「生きていても仕方ない」と嘆く人は、幸せになる能力に欠けているのか?
自分は「生きるに値しない人間」と思い込み、人生を諦めてしまっている人がいます。生きがいを見つけられず、不幸に苦しむ人は幸せになる能力をもっていないのでしょうか? 苦しみから抜け出し、人生を変えるために必要なことを加藤諦三さんが語ります。 【心が軽くなる言葉】人間関係が良くなる8か条 ※本稿は加藤諦三著『無理をして生きてきた人』(PHP新書)より一部抜粋・編集したものです。
「死にたい」の真意
今の子供の無気力は、吐き出せない憎しみが原因ではないか。 あるお母さんは「なにもしたくない。死にたい」と口癖のようにいう。心の底では夫を嫌いなのだが、本人は気がついていない。気づくのが怖い。だから意識の上では夫を憎めない。それは結構よい生活をしているから。夫への憎しみに気がつけば今のよい生活は失われる。 そこで彼女は、ガス抜きができない。

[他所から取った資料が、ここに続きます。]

Design myCPU, start of the top module:
module myCPU (
    input  wire         cpu_rst,
    input  wire         cpu_clk,
    output wire [13:0]  inst_addr,
    input  wire [31:0]  inst,
    output wire [31:0]  Bus_addr,
    input  wire [31:0]  Bus_rdata,
    output wire         Bus_wen,
    output wire [31:0]  Bus_wdata
);
wire[31:0] pc;
wire[31:0] npc;
wire[31:0] pc4;
wire[31:0] ID_inst;
wire[31:0] ID_pc4;
wire[1:0] npc_op;
wire rf_we;
wire[1:0] rf_wsel;
wire[2:0] sext_op;
wire alub_sel;
wire dram_we;
wire[3:0] alu_op;
wire[1:0] rf_re;
wire[31:0] ext;
wire[31:0] rD1;
wire[31:0] rD2;
wire[31:0] wD;
wire[1:0] EX_npc_op;
wire EX_ram_we;
wire[3:0] EX_alu_op;
wire EX_alub_sel;
wire EX_rf_we;
wire[1:0] EX_rf_wsel;
wire[4:0] EX_wR;
wire[31:0] EX_pc4;
wire[31:0] EX_rD1;
wire[31:0] EX_rD2;
wire[31:0] EX_ext;
wire[31:0] alu_c;
wire alu_f;
wire MEM_ram_we;
wire MEM_rf_we;
wire[1:0] MEM_rf_wsel;
wire[4:0] MEM_wR;
wire[31:0] MEM_pc4;
wire[31:0] MEM_alu_c;
wire[31:0] MEM_rD2;
wire[31:0] MEM_ext;
wire[31:0] rd;
wire WB_rf_we;
wire[1:0] WB_rf_wsel;
wire[4:0] WB_wR;
wire[31:0] WB_pc4;
wire[31:0] WB_alu_c;
wire[31:0] WB_rd;
  ...
Size: roughly 5600 cells after synthesis, ~1500 flip-flops, ~0.080 mm^2 of cells after synthesis.
clock: 6.85 ns
lec_check: 0
cap_margin: 20
cell_pad_in_sites_detail_placement: 0
cell_pad_in_sites_global_placement: 0
core_aspect_ratio: 0.91
core_margin: 2
core_utilization: 72
cts_cluster_diameter: 73
cts_cluster_size: 52
gpl_routability_driven: 1
place_density_lb_addon: 0.01
setup_slack_margin: 1.08
slew_margin: 20
run.sh (not shown) runs the stock make flow with config.mk's settings and CLKGATE_MAP_FILE=.
The first run died in global routing (5_1_grt).
Rerun with:
- CELL_PAD_IN_SITES_DETAIL_PLACEMENT: 0 -> unset
- CELL_PAD_IN_SITES_GLOBAL_PLACEMENT: 0 -> unset
- CORE_ASPECT_RATIO: 0.91 -> unset
- CORE_UTILIZATION: 72 -> 40
- CTS_CLUSTER_DIAMETER: 73 -> unset
- CTS_CLUSTER_SIZE: 52 -> unset
- GPL_ROUTABILITY_DRIVEN: 1 -> unset
- PLACE_DENSITY_LB_ADDON: 0.01 -> unset
- SETUP_SLACK_MARGIN: 1.08 -> unset
- clock period: 6.85 -> 8.52 ns (I/O delays scaled with it)
Now the flow completed with no timing, DRC or antenna violations.
Synthesized area is unchanged.
Die size came out higher by 79%.
Synthesized cell count stays the same.
Rerun with:
- CORE_UTILIZATION: 40 -> 64
- SETUP_SLACK_MARGIN: unset -> 1.76
- clock period: 8.52 -> 6.06 ns (I/O delays scaled with it)
Outcome:
- With this change the flow ran to the end with violations: negative setup slack
- sequential cell count does not change
- global-route usage rises by 20 points
- routed wire length rises by a few percent
- worst setup slack degrades by 1.3 ns
- design area rises by a few percent
- area after synthesis is unchanged
- sequential power rises by well over a third
- via count rises by roughly a tenth
Rerun with:
- CORE_UTILIZATION: 64 -> 70
- CTS_CLUSTER_SIZE: unset -> 41
- SETUP_SLACK_MARGIN: 1.76 -> unset
- clock period: 6.06 -> 6.28 ns (I/O delays scaled with it)
After rerunning:
- With this change the flow aborted during global routing (5_1_grt)
- synthesized cell count does not change
- die size goes down by 8.5%
- area after synthesis does not change

* * *

## run a
myCPU again, from the RTL that the note above started with.
Settings: LEC_CHECK=0, ABC_AREA=0, CAP_MARGIN=15, CELL_PAD_IN_SITES_DETAIL_PLACEMENT=2, CELL_PAD_IN_SITES_GLOBAL_PLACEMENT=1, CORE_ASPECT_RATIO=0.91, CORE_MARGIN=10, CORE_UTILIZATION=69, CTS_CLUSTER_DIAMETER=159, GPL_ROUTABILITY_DRIVEN=1, MIN_ROUTING_LAYER=met2, PLACE_DENSITY_LB_ADDON=0.11, SETUP_SLACK_MARGIN=0.25, SLEW_MARGIN=15; clock period 7.47 ns.
The flow ended early for run a: it failed with a tool error in 3_5_place_dp.
### run a -> run b
Settings: TNS_END_PERCENT: unset -> 10; CTS_CLUSTER_DIAMETER: 159 -> unset; CELL_PAD_IN_SITES_DETAIL_PLACEMENT: 2 -> unset; SLEW_MARGIN: 15 -> 20; CAP_MARGIN: 15 -> 5; GPL_ROUTABILITY_DRIVEN: 1 -> unset; SETUP_SLACK_MARGIN: 0.25 -> unset; PLACE_DENSITY_LB_ADDON: 0.11 -> unset; CTS_CLUSTER_SIZE: unset -> 56; CORE_MARGIN: 10 -> 2; MAX_ROUTING_LAYER: unset -> met5; CELL_PAD_IN_SITES_GLOBAL_PLACEMENT: 1 -> unset; CORE_ASPECT_RATIO: 0.91 -> 0.63; CORE_UTILIZATION: 69 -> 53; GPL_TIMING_DRIVEN: unset -> 1; the clock period (ns, I/O delays scaled along): 7.47 -> 5.81.
==> comparison <==
5_1_grt: run b exited with error. Placer's final routability congestion estimate: run b vs run a down 13%. Run b vs. run a: effective utilization at floorplan went down by 16 points, overall chip area went up by 19%.

* * *

## build 46
myCPU again, from the RTL that the note above started with.
Settings: LEC_CHECK=0, ABC_AREA=1, CAP_MARGIN=20, CORE_MARGIN=2, CORE_UTILIZATION=68, CTS_CLUSTER_SIZE=100, SETUP_SLACK_MARGIN=1.13, SLEW_MARGIN=20, TNS_END_PERCENT=20; clock period 4.96 ns.
Build 46 ran in full, but the layout does not pass; the checks complain about setup timing.
For build 70, these inputs were changed with respect to build 46:
Settings: setting PLACE_DENSITY_LB_ADDON to 0.04 for the first time; setting CTS_CLUSTER_DIAMETER to 73 for the first time; changing SETUP_SLACK_MARGIN from 1.13 to 1.08; removing TNS_END_PERCENT (formerly 20); setting GPL_ROUTABILITY_DRIVEN to 1 for the first time; removing ABC_AREA (formerly 1); setting CORE_ASPECT_RATIO to 0.91 for the first time; changing CORE_UTILIZATION from 68 to 60; setting CELL_PAD_IN_SITES_DETAIL_PLACEMENT to 0 for the first time; removing CTS_CLUSTER_SIZE (formerly 100); setting CELL_PAD_IN_SITES_GLOBAL_PLACEMENT to 0 for the first time; changing the clock period (ns, I/O delays scaled along) from 4.96 to 6.85.
| build 70 | all stages done | FAIL | setup timing |. Against build 46, build 70 comes in 2.8 points lower on proportion of total power due to net switching. All-layer global routing usage: build 70 < build 46. Delta(instance tally after logic synthesis, build 70 - build 46) < 0.
### build 70 -> build 8
Settings: removing CTS_CLUSTER_DIAMETER (formerly 73); changing CAP_MARGIN from 20 to 10; changing CORE_UTILIZATION from 60 to 70; setting HOLD_SLACK_MARGIN to 0.29 for the first time; removing GPL_ROUTABILITY_DRIVEN (formerly 1); removing CELL_PAD_IN_SITES_DETAIL_PLACEMENT (formerly 0); removing CELL_PAD_IN_SITES_GLOBAL_PLACEMENT (formerly 0); removing PLACE_DENSITY_LB_ADDON (formerly 0.04); removing SETUP_SLACK_MARGIN (formerly 1.08); setting CTS_CLUSTER_SIZE to 37 for the first time; removing CORE_ASPECT_RATIO (formerly 0.91); changing the clock period (ns, I/O delays scaled along) from 6.85 to 5.78.
Findings:
- No final results exist for build 8, since it was stopped by error GRT-0232 during global routing (5_1_grt).
- Per the comparison of build 8 with build 70, standard-cell row count down 4, chip area down 19000 sq um.
- In build 8 the core region area turned out 19000 sq um lower than in build 70.
- Relative to build 70, cell area reported after detailed placement has increased by 0.48% in build 8.
- Fraction of synthesized area in multiplexers came out exactly the same in build 70 and build 8.
--- input diff build 8..build 98 ---
Settings: HOLD_SLACK_MARGIN: 0.29 -> unset; CTS_CLUSTER_SIZE: 37 -> 97; ABC_AREA: unset -> 1; CAP_MARGIN: 10 -> 20; GPL_ROUTABILITY_DRIVEN: unset -> 0; CORE_UTILIZATION: 70 -> 40; CTS_CLUSTER_DIAMETER: unset -> 283; MIN_ROUTING_LAYER: unset -> met2; CORE_ASPECT_RATIO: unset -> 0.71; the clock period (ns, I/O delays scaled along): 5.78 -> 8.5.
Findings:
Build 98 did not make it past global routing (5_1_grt), where a tool error ended it.
Delta (build 98 minus build 8): tally of unique sky130hd cells used after synthesis now sits lower, yosys stat chip area now sits higher, synthesized cell count now sits higher.
Build 98 and build 8 ended up with nearly the same adder and majority gate portion of the synthesized area.
Build 98 reports its main logic family after synthesis as AND-OR/OR-AND gates while build 8 reports multiplexers.
Sort build 98 and build 8 by cell count after placement asc -> top: build 8
AND-OR/OR-AND share of the synthesized area in build 98 vs build 8: up 15 points
## Diff of input files: build 42 against build 98
Settings: a deleted CORE_ASPECT_RATIO that had been 0.71; a deleted MIN_ROUTING_LAYER that had been met2; a deleted CTS_CLUSTER_SIZE that had been 97; a deleted ABC_AREA that had been 1; a deleted CTS_CLUSTER_DIAMETER that had been 283; a deleted GPL_ROUTABILITY_DRIVEN that had been 0; a change of the clock period (ns, I/O delays scaled along) from 8.5 to 8.31.
Findings:
Build 42 did not stop at any stage, and its layout met the timing, DRC and antenna checks.
The row count number comes out lower for build 98 vs build 42.
Pre-CTS worst setup slack is higher on build 98
[compare] base=build 98 new=build 42: die area -3.6%; simple-gate area share of the yosys netlist shows a reduction of 7.1 points; mapped cell area went down; initial core utilization was more or less identical.
The number of instances in the synthesized netlist of build 42 is lower than that of build 98.

* * *

== v6 ==
Starting RTL as in the previous note.
Settings: LEC_CHECK=0, CAP_MARGIN=5, CORE_ASPECT_RATIO=0.63, CORE_MARGIN=2, CORE_UTILIZATION=40, CTS_CLUSTER_SIZE=56, GPL_TIMING_DRIVEN=0, MAX_ROUTING_LAYER=met4, SLEW_MARGIN=20, TNS_END_PERCENT=95; clock period 8.5 ns.
Although it ran to completion, v6 produced a layout that fails the final checks because of setup timing.
## Diff of input files: v7 against v6
Settings: setting CELL_PAD_IN_SITES_GLOBAL_PLACEMENT to 3 for the first time; setting CTS_CLUSTER_DIAMETER to 375 for the first time; removing MAX_ROUTING_LAYER (formerly met4); changing CORE_UTILIZATION from 40 to 51; removing CTS_CLUSTER_SIZE (formerly 56); changing CAP_MARGIN from 5 to 35; removing TNS_END_PERCENT (formerly 95); removing GPL_TIMING_DRIVEN (formerly 0); setting PLACE_DENSITY_LB_ADDON to 0.2 for the first time; changing CORE_ASPECT_RATIO from 0.63 to 0.93; changing the clock period (ns, I/O delays scaled along) from 8.5 to 11.0.
--- outcome ---
- No stage failed in v7, and the final checks on the layout all came back clean.
- Die area | v7 < v6
- Compared to v6, v7 has internal power about 24% lower.
- Worst ir drop on vdd down 0.000033 V in v7 wrt v6
- Taking v6 as the reference, in v7 first-pass iteration count of the detailed router up 2, area of the synthesized netlist per yosys stat flat.

* * *

myCPU again, from the RTL that the note above started with.
clock: 7.47 ns
lec_check: 0
abc_area: 0
cap_margin: 15
cell_pad_in_sites_detail_placement: 2
cell_pad_in_sites_global_placement: 3
core_aspect_ratio: 1.91
core_margin: 7
core_utilization: 45
cts_cluster_diameter: 159
gpl_routability_driven: 1
max_routing_layer: met5
min_routing_layer: met2
place_density_lb_addon: 0.11
setup_slack_margin: 1.75
slew_margin: 15
tns_end_percent: 75
The starting point did not get past global routing (5_1_grt) on GRT-0116.
Edit:
==> flow/config.mk (replaced) <==
export PLATFORM = sky130hd
export DESIGN_NAME = myCPU
export DESIGN_NICKNAME = myCPU
export VERILOG_FILES = /design/flow/design.v
export SDC_FILE = /design/flow/constraint.sdc
export NUM_CORES = 4
export LEC_CHECK = 0
export CAP_MARGIN = 20
export CORE_MARGIN = 2
export CORE_UTILIZATION = 72
export GPL_ROUTABILITY_DRIVEN = 1
export MIN_ROUTING_LAYER = met2
export PLACE_DENSITY = 0.58
export SETUP_SLACK_MARGIN = 1.17
export SLEW_MARGIN = 40
export TNS_END_PERCENT = 45
==> flow/constraint.sdc (replaced) <==
create_clock -name core_clock -period 5.12 [get_ports {cpu_clk}]
set_input_delay 1.0240 -clock core_clock [delete_from_list [all_inputs] [get_ports {cpu_clk}]]
set_output_delay 1.0240 -clock core_clock [all_outputs]
set_load 0.01 [all_outputs]
The changed run stopped in global routing (5_1_grt).
Die area is lower by 40%.
Synthesized area does not change.
Synthesized cell count is unchanged.
Edit:
==> flow/config.mk (replaced) <==
export PLATFORM = sky130hd
export DESIGN_NAME = myCPU
export DESIGN_NICKNAME = myCPU
export VERILOG_FILES = /design/flow/design.v
export SDC_FILE = /design/flow/constraint.sdc
export NUM_CORES = 4
export LEC_CHECK = 0
export CAP_MARGIN = 20
export CORE_MARGIN = 2
export CORE_UTILIZATION = 60
export CTS_CLUSTER_SIZE = 98
export SLEW_MARGIN = 20
==> flow/constraint.sdc (replaced) <==
create_clock -name core_clock -period 4.88 [get_ports {cpu_clk}]
set_input_delay 0.9760 -clock core_clock [delete_from_list [all_inputs] [get_ports {cpu_clk}]]
set_output_delay 0.9760 -clock core_clock [all_outputs]
set_load 0.01 [all_outputs]
Effect: Now the flow finished but failed the layout checks on negative setup slack; die area rose by about a fifth; synthesized area is unchanged; synthesized cell count is unchanged.
Edit:
--- a/flow/config.mk
+++ b/flow/config.mk
@@ -7,6 +7,8 @@
 export LEC_CHECK = 0
-export CAP_MARGIN = 20
+export CAP_MARGIN = 5
 export CORE_MARGIN = 2
-export CORE_UTILIZATION = 60
-export CTS_CLUSTER_SIZE = 98
+export CORE_UTILIZATION = 70
+export CTS_CLUSTER_SIZE = 57
+export HOLD_SLACK_MARGIN = 0.29
+export SETUP_SLACK_MARGIN = -0.35
 export SLEW_MARGIN = 20
==> flow/constraint.sdc (replaced) <==
create_clock -name core_clock -period 5.77 [get_ports {cpu_clk}]
set_input_delay 1.1540 -clock core_clock [delete_from_list [all_inputs] [get_ports {cpu_clk}]]
set_output_delay 1.1540 -clock core_clock [all_outputs]
set_load 0.01 [all_outputs]
- Now the flow stopped in global routing (5_1_grt) on GRT-0116
- area after synthesis is unchanged
- die size shrinks by about 14%
- synthesized cell count is unchanged

* * *

## lane 1
myCPU again, from the RTL that the note above started with.
Settings: LEC_CHECK=0, CAP_MARGIN=20, CELL_PAD_IN_SITES_DETAIL_PLACEMENT=0, CELL_PAD_IN_SITES_GLOBAL_PLACEMENT=0, CORE_ASPECT_RATIO=0.5, CORE_MARGIN=2, CORE_UTILIZATION=70, CTS_CLUSTER_DIAMETER=350, CTS_CLUSTER_SIZE=57, GPL_ROUTABILITY_DRIVEN=1, PLACE_DENSITY_LB_ADDON=0.0, SETUP_SLACK_MARGIN=1.08, SLEW_MARGIN=20; clock period 6.85 ns.
Lane 1 did not run to completion, as it errored out during 3_5_place_dp.
Changes in lane 2 relative to lane 1:
Settings: PLACE_DENSITY_LB_ADDON: 0.0 -> 0.04; SETUP_SLACK_MARGIN: 1.08 -> -0.53; CORE_ASPECT_RATIO: 0.5 -> 0.91; the clock period (ns, I/O delays scaled along): 6.85 -> 5.33.
Findings:
Each of lane 1 and lane 2 falls short of a clean finish. Lane 2 | ERROR | 5_1_grt. Compared with lane 1, lane 2 shows a higher final weighted congestion of routability-driven global placement. Cell count after synthesis: lane 1 vs lane 2 identical. Delta (lane 2 minus lane 1): number of I/O pins was more or less identical, area of the placeable core climbed about 0.45%, post-synth area from yosys stat barely changed. In the tables for lane 1 and lane 2, starting density of the core reads lower with lane 2. Going from lane 1 to lane 2, the placement row count was found to have gone up by 31. Count of input and output buffers: lane 1 vs lane 2 identical. From lane 1 to lane 2 the numbers moved as follows: floorplan die width now sits lower; die area now sits at about the same level; post-synthesis compound-gate area fraction now sits at about the same level.
Setup changes, lane 2 to lane 3
Settings: a change of CORE_ASPECT_RATIO from 0.91 to 1.57; a change of SETUP_SLACK_MARGIN from -0.53 to 1.08; a change of PLACE_DENSITY_LB_ADDON from 0.04 to 0.0; a change of the clock period (ns, I/O delays scaled along) from 5.33 to 6.85.
--- outcome ---
- Stage in which a tool error killed lane 3: 5_1_grt.
- In the metrics for lane 3 and lane 2, the one carrying the lower estimated wirelength of the detail-placed design is lane 3.
- Against lane 2 as the reference, lane 3 delivers a higher minimum setup slack after placement.
- Comparing lane 3 against lane 2, there is no change at all in multiplexer share of the synthesized area.
- Floorplan row count in lane 3 vs lane 2: up about 30%
- Changes observed in lane 3 relative to lane 2: core box area has remained practically unchanged, distinct cell type count after synthesis has remained practically unchanged, netlist area before placement has remained practically unchanged.
- Compared with lane 2, lane 3 shows y dimension of the die higher by 31%.
- Between lane 3 and lane 2, the difference in floorplan utilization is negligible.
- As far as area fraction in compound gates after synthesis goes, lane 2 and lane 3 are indistinguishable; the numbers are identical.
[inputs] lane 4 vs lane 3
Settings: CTS_CLUSTER_SIZE changed from 57 to 72; ABC_AREA newly set to 1; CORE_ASPECT_RATIO changed from 1.57 to 0.92; CELL_PAD_IN_SITES_GLOBAL_PLACEMENT changed from 0 to 3; PLACE_DENSITY_LB_ADDON changed from 0.0 to 0.11; CTS_CLUSTER_DIAMETER changed from 350 to 73; CORE_MARGIN changed from 2 to 7; the clock period (ns, I/O delays scaled along) changed from 6.85 to 3.83.
Results
- Lane 4: FLW-0024 in 3_1_place_gp_skip_io -> run aborted
- ~same adder and majority gate portion of the synthesized area in lane 3 and lane 4
- In the metrics for lane 3 and lane 4, the one carrying the higher cell area after synthesis is lane 4.
- On synthesized cell count: between lane 3 and lane 4, it ends up higher for lane 4.
Input-level comparison between lane 5 and lane 4:
Settings: changing SETUP_SLACK_MARGIN from 1.08 to -0.26; changing CORE_ASPECT_RATIO from 0.92 to 0.91; changing CTS_CLUSTER_SIZE from 72 to 14; changing PLACE_DENSITY_LB_ADDON from 0.11 to 0.01; changing CTS_CLUSTER_DIAMETER from 73 to 239; changing CELL_PAD_IN_SITES_GLOBAL_PLACEMENT from 3 to 0; removing ABC_AREA (formerly 1); changing CORE_MARGIN from 7 to 2; changing the clock period (ns, I/O delays scaled along) from 3.83 to 6.17.
Findings:
Lane 4 -> lane 5: post-synthesis adder-cell area fraction flat. Lower die boundary height was reported by lane 5, not lane 4. Looking at area after synthesis, lane 5 sits 3.6% lower than lane 4 does. Status: lane 5 FAILED at 5_1_grt (tool error).
Power figures rest on the tool's default switching activity, not on a simulated workload.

そのお母さんが恩着せがましく子供に言う。 「あなたがいけないのよ、お母さん達はこれだけ、あなたのために努力しているのよ」 実は、こう恩に着せながら無意識の憎しみを子供に向かって吐き出している。「あなたのため」と言われれば、子供は親を恨むこともできない。恨みを晴らすこともできない。こうして自分に噓をついていると、家族が全員悩みを解決できない。 「死にたい」と言う人と、「死にたい」とは言わない人の違い。 「死にたい」と言う人は、解決の能力がない。だから止まってしまう。「死にたい」の真意は、「救ってくれ」ということである。 そこで「どうしたらいい?」と聞いている。「死にたい」のは、目的を見失っているから。自分はどうしたらいいか分からない。「これをしよう」という目的がないから、「死にたい」と言う。 「死にたい」とは言わないけれど、「せっかく命をもらったのだけど、疲れちゃった」と言う人がいる。その真意は「死にたい」である。
とにかくその相手と戦うこと
あなたに「私は生きるに値しない人間」という自己イメージを持たせたのは誰であろうか? 小さい頃のことをよく思いだしてみる。その人のことを今よく考えてみることである。するとその人が「ろくでもない人間」ということに驚くのではないか。 自分は、なぜあのようなずるい人をあそこまで恐れたのか。なぜあんな卑怯な人間に、あそこまで苦しめられたのか? あそこまで弱い人をあそこまで畏敬したことが恐ろしくならないだろうか。人間は、ここまで現実とは関係のない思考をするのかと驚かないだろうか。 とにかくずるくて、弱くて、卑怯な人によって、まさに「私は生きるに値しない人間」と思い込まされたのである。とにかくその人と戦うことである。 戦う意欲はどこから出てくるか? 得体の知れない相手と戦うのではない。戦う相手を明確にすることである。「自分を変える、自分と戦う」ということは、自分の心の中に恐怖のシステムを埋め込んだ人との戦いである。そのように戦いを意義づけられれば、戦う気力が出てくる。 自分と戦うということは、過去に自分の心にいろいろとマイナスの感情を埋め込んだ人と戦うということである。人は、お互いに蓄積されている感情的記憶が違う。